____ Material for the task

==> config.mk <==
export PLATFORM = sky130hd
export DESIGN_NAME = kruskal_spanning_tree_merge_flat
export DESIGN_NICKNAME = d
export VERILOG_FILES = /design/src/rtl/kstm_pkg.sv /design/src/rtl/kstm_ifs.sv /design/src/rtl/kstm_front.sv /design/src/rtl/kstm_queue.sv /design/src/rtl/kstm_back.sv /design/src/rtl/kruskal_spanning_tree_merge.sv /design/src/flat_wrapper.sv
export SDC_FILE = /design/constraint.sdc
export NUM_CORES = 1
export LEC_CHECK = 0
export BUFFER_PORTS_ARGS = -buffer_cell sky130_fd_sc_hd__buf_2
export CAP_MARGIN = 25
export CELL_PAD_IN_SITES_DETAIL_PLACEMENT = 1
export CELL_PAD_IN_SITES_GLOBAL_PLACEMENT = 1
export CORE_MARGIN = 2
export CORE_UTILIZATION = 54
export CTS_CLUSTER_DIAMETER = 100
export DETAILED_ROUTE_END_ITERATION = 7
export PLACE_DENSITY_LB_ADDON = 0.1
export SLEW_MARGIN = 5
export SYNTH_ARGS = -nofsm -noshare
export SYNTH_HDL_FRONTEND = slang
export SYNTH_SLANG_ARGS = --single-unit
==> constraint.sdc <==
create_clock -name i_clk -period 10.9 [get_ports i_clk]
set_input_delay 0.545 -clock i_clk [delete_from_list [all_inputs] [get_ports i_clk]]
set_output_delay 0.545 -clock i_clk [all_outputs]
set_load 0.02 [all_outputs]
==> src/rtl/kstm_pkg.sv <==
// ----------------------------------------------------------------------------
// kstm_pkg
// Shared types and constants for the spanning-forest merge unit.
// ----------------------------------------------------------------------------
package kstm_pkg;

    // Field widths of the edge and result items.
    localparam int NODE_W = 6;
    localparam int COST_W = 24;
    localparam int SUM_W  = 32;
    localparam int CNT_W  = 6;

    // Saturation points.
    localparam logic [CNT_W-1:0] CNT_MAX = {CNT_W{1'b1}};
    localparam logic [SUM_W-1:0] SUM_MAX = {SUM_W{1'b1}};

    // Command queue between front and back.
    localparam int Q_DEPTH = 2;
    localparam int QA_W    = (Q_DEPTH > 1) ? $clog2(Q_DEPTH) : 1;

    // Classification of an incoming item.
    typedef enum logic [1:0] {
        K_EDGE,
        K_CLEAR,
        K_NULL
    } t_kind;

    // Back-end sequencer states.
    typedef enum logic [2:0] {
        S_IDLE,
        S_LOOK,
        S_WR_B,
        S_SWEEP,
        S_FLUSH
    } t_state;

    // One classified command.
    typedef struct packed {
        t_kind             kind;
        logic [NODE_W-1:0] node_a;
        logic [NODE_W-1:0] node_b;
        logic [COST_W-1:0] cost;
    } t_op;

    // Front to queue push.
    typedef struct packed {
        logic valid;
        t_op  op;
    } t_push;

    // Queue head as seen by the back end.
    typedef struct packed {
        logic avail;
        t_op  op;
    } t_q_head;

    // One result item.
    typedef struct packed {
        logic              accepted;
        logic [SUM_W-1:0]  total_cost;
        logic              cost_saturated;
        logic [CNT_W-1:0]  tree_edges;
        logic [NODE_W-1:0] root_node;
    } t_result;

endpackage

________
____ Material for the task

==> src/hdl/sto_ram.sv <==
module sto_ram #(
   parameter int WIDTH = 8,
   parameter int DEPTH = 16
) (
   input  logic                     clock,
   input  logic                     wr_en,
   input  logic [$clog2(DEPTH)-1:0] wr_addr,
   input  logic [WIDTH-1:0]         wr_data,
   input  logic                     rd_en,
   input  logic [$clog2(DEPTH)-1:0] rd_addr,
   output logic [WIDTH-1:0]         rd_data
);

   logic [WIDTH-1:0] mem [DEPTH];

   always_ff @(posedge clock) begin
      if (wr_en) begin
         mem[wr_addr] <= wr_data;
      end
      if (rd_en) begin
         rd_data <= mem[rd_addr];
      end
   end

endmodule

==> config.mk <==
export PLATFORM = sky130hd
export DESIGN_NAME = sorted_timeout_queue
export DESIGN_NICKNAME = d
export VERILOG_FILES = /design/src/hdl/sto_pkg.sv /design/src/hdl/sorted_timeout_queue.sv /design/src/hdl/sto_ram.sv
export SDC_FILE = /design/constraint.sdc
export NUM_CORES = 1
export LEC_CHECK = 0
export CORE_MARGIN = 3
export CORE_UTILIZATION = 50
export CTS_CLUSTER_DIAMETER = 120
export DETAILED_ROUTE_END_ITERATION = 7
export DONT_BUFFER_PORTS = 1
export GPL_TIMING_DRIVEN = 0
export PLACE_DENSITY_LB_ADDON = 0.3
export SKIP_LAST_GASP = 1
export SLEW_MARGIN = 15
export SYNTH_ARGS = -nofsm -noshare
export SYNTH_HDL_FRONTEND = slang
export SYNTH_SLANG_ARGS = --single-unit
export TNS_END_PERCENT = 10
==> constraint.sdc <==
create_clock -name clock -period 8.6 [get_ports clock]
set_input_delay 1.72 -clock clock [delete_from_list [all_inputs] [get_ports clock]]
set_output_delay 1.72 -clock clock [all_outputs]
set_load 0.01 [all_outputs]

________

Please output exactly the lines between the one holding "export VERILOG_FILES = /design/src/hdl/sto_pkg.sv" and the one holding "set_load 0.01 [all_outputs]" in the records above, inclusive, and nothing more.

export VERILOG_FILES = /design/src/hdl/sto_pkg.sv /design/src/hdl/sorted_timeout_queue.sv /design/src/hdl/sto_ram.sv
export SDC_FILE = /design/constraint.sdc
export NUM_CORES = 1
export LEC_CHECK = 0
export CORE_MARGIN = 3
export CORE_UTILIZATION = 50
export CTS_CLUSTER_DIAMETER = 120
export DETAILED_ROUTE_END_ITERATION = 7
export DONT_BUFFER_PORTS = 1
export GPL_TIMING_DRIVEN = 0
export PLACE_DENSITY_LB_ADDON = 0.3
export SKIP_LAST_GASP = 1
export SLEW_MARGIN = 15
export SYNTH_ARGS = -nofsm -noshare
export SYNTH_HDL_FRONTEND = slang
export SYNTH_SLANG_ARGS = --single-unit
export TNS_END_PERCENT = 10
==> constraint.sdc <==
create_clock -name clock -period 8.6 [get_ports clock]
set_input_delay 1.72 -clock clock [delete_from_list [all_inputs] [get_ports clock]]
set_output_delay 1.72 -clock clock [all_outputs]
set_load 0.01 [all_outputs]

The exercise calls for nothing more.